Sprint LA5 — Rust Analyzer & Binary Fingerprinting (Tasks 10-306, 10-307, 10-308, 10-309 subset)

  • Scope: Detect crates via metadata in .fingerprint, Cargo.lock fragments, or embedded rustc markers; robust fallback to binary hash classification.
  • Deliverables:
    • StellaOps.Scanner.Analyzers.Lang.Rust plug-in.
    • Symbol table heuristics capable of attributing stripped binaries by leveraging .comment and section names without violating determinism.
    • Quiet-provenance flags to differentiate heuristics from hard evidence.
  • Acceptance Metrics:
    • Accurate crate attribution ≥85% on curated Cargo workspace fixtures.
    • Heuristic fallback clearly labeled; no false “certain” claims.
    • Analyzer completes <1s on 500 binary corpus.
  • Gate Artifacts:
    • Fixtures covering cargo workspaces, binaries with embedded metadata stripped.
    • ADR documenting heuristic boundaries + risk mitigations.

Sprint LA6 — Shared Evidence Enhancements & Worker Integration (Tasks 10-307, 10-308, 10-309 finalization)

  • Scope: Finalize shared helpers, deterministic harness expansion, Worker/Emit wiring, and macro benchmarks.
  • Deliverables:
    • Consolidated LanguageComponentWriter extensions for license, vulnerability hints, and usage propagation.
    • Worker dispatcher loading plug-ins via manifest registry + health checks.
    • Combined analyzer benchmark suite executed in CI with regression thresholds.
  • Acceptance Metrics:
    • Worker executes mixed analyzer suite (Java+Node+Python+Go+.NET+Rust) within SLA: warm scan <6s, cold <25s.
    • CI determinism guard catches output drift (>0 diff tolerance) across all fixtures.
    • Telemetry coverage: each analyzer emits timing + component counters.
  • Gate Artifacts:
    • SPRINTS_LANG_IMPLEMENTATION_PLAN.md progress log updated (this file).
    • bench/Scanner.Analyzers/lang-matrix.csv recorded + referenced in docs.
    • Ops notes for packaging plug-ins into Offline Kit.
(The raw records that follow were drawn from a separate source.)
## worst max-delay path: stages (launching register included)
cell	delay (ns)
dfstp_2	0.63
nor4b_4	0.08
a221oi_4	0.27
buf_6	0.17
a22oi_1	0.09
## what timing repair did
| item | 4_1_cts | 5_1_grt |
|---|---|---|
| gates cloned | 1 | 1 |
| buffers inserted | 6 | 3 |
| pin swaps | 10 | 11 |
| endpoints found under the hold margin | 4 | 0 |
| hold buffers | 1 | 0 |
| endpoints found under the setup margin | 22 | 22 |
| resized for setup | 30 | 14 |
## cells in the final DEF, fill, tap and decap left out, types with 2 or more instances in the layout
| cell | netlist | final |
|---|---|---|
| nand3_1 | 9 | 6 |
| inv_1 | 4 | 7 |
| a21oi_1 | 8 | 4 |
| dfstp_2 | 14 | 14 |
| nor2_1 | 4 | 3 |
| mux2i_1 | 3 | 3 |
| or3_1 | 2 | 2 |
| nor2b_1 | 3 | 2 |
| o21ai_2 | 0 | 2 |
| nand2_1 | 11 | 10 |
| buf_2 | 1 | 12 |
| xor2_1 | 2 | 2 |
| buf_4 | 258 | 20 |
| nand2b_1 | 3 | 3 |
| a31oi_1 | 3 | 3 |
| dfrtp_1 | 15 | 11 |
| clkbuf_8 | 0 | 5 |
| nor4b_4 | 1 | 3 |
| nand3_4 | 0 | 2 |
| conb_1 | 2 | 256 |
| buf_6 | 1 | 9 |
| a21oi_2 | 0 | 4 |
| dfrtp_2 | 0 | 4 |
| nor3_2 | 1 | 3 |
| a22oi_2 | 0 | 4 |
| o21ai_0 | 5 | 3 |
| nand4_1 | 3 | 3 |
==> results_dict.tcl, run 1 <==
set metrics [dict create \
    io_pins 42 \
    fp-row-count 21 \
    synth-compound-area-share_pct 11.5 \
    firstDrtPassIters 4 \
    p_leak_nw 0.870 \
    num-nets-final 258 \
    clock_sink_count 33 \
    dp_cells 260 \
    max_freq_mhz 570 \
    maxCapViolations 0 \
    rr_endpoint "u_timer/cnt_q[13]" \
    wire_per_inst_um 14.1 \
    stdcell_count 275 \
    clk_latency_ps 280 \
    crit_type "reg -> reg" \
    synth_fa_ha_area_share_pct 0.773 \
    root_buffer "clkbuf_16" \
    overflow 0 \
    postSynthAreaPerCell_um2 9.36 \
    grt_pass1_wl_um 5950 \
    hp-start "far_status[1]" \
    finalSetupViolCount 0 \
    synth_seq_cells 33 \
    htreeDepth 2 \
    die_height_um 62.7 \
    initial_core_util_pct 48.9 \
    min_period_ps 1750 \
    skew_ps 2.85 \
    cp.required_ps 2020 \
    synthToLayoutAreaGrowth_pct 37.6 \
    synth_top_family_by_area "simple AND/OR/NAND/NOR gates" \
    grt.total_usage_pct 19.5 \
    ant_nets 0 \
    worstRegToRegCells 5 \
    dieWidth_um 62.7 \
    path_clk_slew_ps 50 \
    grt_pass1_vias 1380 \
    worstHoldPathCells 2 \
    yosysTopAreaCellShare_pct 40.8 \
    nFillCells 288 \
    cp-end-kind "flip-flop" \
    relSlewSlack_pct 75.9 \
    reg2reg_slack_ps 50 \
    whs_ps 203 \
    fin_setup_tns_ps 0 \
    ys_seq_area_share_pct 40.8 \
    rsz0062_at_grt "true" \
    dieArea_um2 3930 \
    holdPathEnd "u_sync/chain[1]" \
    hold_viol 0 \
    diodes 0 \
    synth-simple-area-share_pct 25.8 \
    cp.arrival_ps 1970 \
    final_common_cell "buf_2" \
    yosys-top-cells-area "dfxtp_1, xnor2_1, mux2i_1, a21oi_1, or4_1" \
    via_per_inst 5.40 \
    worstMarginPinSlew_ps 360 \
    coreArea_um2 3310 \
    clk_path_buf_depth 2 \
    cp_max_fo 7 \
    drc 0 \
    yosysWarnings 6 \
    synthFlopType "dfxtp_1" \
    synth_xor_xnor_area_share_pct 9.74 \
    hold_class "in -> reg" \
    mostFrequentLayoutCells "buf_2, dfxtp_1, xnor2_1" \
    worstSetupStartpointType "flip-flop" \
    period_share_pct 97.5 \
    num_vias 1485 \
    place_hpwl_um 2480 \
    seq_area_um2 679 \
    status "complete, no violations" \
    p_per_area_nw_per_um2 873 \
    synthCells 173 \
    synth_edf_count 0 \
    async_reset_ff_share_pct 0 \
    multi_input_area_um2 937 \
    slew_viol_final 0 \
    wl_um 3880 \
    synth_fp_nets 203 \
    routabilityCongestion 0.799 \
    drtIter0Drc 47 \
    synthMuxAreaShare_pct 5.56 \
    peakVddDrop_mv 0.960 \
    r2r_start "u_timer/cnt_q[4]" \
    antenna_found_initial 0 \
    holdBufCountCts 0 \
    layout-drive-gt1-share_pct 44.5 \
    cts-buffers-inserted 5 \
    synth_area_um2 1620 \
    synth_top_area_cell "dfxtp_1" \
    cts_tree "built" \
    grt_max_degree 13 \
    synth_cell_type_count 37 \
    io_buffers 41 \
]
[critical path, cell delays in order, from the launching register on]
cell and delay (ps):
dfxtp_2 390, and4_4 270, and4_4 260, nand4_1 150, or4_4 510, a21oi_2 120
Cross-Sprint Considerations

  • Security: All analyzers must enforce path canonicalization, guard against zip-slip, and expose provenance classifications (observed, heuristic, attested).
  • Offline-first: No network calls; rely on cached metadata and optional offline bundles (license texts, signature roots).
  • Determinism: Normalise timestamps to 0001-01-01T00:00:00Z when persisting synthetic data; sort collections by stable keys.
  • Benchmarking: Extend bench/Scanner.Analyzers to compare against open-source scanners (Syft/Trivy) and document performance wins.
  • Hand-offs: Emit guild requires consistent component schemas; Policy needs license + provenance metadata; Scheduler depends on usage flags for ImpactIndex.

Tracking & Reporting

  • Update TASKS.md per sprint (TODO → DOING → DONE) with date stamps.
  • Log sprint summaries in docs/updates/ once each sprint lands.
  • Use module-specific CI pipeline to run analyzer suites nightly (determinism + perf).

Next Action: Start Sprint LA1 (Node Analyzer) — move tasks 10-302, 10-307, 10-308, 10-309 → DOING and spin up fixtures + benchmarks.